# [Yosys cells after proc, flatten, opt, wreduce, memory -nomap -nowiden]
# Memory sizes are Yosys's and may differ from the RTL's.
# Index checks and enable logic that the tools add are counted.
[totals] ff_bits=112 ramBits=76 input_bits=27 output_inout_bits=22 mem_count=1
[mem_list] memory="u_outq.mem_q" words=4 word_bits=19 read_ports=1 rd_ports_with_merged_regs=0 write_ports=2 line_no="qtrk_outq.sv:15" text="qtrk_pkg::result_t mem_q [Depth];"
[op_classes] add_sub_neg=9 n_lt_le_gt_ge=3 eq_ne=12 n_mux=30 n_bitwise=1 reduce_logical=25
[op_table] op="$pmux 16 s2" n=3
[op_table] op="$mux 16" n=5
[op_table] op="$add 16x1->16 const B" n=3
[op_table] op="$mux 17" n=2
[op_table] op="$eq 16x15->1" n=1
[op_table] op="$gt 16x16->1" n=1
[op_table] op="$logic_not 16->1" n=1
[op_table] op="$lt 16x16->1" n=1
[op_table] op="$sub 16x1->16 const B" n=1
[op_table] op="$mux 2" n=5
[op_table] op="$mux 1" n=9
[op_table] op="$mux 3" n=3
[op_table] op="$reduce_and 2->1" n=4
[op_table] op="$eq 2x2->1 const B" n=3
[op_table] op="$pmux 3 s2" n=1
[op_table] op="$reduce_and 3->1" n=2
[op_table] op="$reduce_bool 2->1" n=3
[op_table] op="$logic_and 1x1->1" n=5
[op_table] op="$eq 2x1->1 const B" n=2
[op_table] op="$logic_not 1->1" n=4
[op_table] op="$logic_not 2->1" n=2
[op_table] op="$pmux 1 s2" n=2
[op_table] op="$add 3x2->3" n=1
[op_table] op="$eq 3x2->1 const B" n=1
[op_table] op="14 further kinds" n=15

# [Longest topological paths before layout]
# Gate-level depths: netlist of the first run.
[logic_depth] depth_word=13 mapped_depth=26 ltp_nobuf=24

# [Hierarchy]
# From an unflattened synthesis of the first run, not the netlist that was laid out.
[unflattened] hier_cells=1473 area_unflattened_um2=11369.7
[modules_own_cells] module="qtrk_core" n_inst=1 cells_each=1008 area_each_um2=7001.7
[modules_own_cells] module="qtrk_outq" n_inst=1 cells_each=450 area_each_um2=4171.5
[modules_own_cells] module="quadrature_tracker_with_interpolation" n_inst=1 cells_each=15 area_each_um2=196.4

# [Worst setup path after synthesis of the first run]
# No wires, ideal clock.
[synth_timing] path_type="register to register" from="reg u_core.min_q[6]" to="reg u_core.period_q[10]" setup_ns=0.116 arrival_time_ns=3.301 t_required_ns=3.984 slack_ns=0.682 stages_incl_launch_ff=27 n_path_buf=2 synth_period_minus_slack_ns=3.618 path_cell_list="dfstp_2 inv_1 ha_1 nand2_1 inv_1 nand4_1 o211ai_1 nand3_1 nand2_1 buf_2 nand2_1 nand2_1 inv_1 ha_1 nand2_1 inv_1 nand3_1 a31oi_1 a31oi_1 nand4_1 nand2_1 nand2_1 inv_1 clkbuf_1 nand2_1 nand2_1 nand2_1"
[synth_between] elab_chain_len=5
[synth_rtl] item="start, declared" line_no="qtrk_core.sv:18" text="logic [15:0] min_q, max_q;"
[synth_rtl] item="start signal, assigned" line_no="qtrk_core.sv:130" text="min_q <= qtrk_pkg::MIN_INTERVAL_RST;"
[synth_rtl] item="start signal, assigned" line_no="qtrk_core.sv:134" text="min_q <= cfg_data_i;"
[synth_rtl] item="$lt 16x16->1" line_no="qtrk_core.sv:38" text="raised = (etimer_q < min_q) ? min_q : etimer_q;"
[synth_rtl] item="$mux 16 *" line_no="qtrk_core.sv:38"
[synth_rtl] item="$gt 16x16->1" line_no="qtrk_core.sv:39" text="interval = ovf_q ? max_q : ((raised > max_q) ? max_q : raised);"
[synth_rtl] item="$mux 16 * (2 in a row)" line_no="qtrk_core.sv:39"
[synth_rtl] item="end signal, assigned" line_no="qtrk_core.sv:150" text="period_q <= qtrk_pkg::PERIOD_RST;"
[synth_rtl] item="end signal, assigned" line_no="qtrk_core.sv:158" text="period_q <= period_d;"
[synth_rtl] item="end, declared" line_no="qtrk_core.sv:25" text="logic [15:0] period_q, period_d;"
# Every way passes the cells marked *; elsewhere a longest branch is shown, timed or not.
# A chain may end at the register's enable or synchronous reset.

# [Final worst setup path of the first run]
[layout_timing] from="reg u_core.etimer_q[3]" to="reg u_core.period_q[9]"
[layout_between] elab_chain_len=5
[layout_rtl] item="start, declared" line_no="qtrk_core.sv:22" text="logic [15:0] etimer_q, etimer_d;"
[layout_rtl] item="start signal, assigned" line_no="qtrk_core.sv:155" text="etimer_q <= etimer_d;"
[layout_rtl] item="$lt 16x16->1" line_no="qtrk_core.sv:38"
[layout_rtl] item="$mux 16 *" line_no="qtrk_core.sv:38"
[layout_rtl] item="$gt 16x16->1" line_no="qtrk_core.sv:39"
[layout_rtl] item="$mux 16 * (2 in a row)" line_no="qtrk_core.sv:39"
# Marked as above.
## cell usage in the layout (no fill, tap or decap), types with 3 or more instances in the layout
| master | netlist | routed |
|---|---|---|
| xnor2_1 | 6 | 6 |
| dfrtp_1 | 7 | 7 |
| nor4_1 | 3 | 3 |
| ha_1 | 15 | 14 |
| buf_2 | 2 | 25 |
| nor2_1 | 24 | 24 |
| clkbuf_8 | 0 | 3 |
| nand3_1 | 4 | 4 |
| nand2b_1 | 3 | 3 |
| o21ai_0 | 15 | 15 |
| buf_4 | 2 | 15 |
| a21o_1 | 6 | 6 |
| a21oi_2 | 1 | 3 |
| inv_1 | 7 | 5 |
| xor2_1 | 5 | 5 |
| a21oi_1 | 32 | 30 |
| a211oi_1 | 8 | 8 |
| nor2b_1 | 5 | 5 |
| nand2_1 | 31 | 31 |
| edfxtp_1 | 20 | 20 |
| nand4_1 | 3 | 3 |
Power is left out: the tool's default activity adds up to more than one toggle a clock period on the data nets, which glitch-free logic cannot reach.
File: config.mk
export PLATFORM = sky130hd
export DESIGN_NAME = owa_scaler
export DESIGN_NICKNAME = d
export VERILOG_FILES = /design/src/sv/owa_pkg.sv /design/src/sv/owa_scaler.sv
export SDC_FILE = /design/constraint.sdc
export NUM_CORES = 1
export LEC_CHECK = 0
export BUFFER_PORTS_ARGS = -buffer_cell sky130_fd_sc_hd__buf_2
export CAP_MARGIN = 30
export CORE_MARGIN = 2
export CORE_UTILIZATION = 50
export CTS_BUF_LIST = sky130_fd_sc_hd__clkbuf_4
export CTS_CLUSTER_SIZE = 20
export DETAILED_ROUTE_END_ITERATION = 10
export PLACE_DENSITY = 0.7
export SYNTH_ARGS = -nofsm -noshare
export SYNTH_HDL_FRONTEND = slang
export SYNTH_SLANG_ARGS = --single-unit
File: constraint.sdc
create_clock -name clk_i -period 17.3 [get_ports clk_i]
set_input_delay 1.73 -clock clk_i [delete_from_list [all_inputs] [get_ports clk_i]]
set_output_delay 1.73 -clock clk_i [all_outputs]
set_load 0.1 [all_outputs]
-------
### Action item
Could you write out only the lines of the listing above from the one that contains "xnor2_1 | 6 | 6 |" through its final line, exactly and inclusive?

### Final answer
| xnor2_1 | 6 | 6 |
| dfrtp_1 | 7 | 7 |
| nor4_1 | 3 | 3 |
| ha_1 | 15 | 14 |
| buf_2 | 2 | 25 |
| nor2_1 | 24 | 24 |
| clkbuf_8 | 0 | 3 |
| nand3_1 | 4 | 4 |
| nand2b_1 | 3 | 3 |
| o21ai_0 | 15 | 15 |
| buf_4 | 2 | 15 |
| a21o_1 | 6 | 6 |
| a21oi_2 | 1 | 3 |
| inv_1 | 7 | 5 |
| xor2_1 | 5 | 5 |
| a21oi_1 | 32 | 30 |
| a211oi_1 | 8 | 8 |
| nor2b_1 | 5 | 5 |
| nand2_1 | 31 | 31 |
| edfxtp_1 | 20 | 20 |
| nand4_1 | 3 | 3 |
Power is left out: the tool's default activity adds up to more than one toggle a clock period on the data nets, which glitch-free logic cannot reach.
File: config.mk
export PLATFORM = sky130hd
export DESIGN_NAME = owa_scaler
export DESIGN_NICKNAME = d
export VERILOG_FILES = /design/src/sv/owa_pkg.sv /design/src/sv/owa_scaler.sv
export SDC_FILE = /design/constraint.sdc
export NUM_CORES = 1
export LEC_CHECK = 0
export BUFFER_PORTS_ARGS = -buffer_cell sky130_fd_sc_hd__buf_2
export CAP_MARGIN = 30
export CORE_MARGIN = 2
export CORE_UTILIZATION = 50
export CTS_BUF_LIST = sky130_fd_sc_hd__clkbuf_4
export CTS_CLUSTER_SIZE = 20
export DETAILED_ROUTE_END_ITERATION = 10
export PLACE_DENSITY = 0.7
export SYNTH_ARGS = -nofsm -noshare
export SYNTH_HDL_FRONTEND = slang
export SYNTH_SLANG_ARGS = --single-unit
File: constraint.sdc
create_clock -name clk_i -period 17.3 [get_ports clk_i]
set_input_delay 1.73 -clock clk_i [delete_from_list [all_inputs] [get_ports clk_i]]
set_output_delay 1.73 -clock clk_i [all_outputs]
set_load 0.1 [all_outputs]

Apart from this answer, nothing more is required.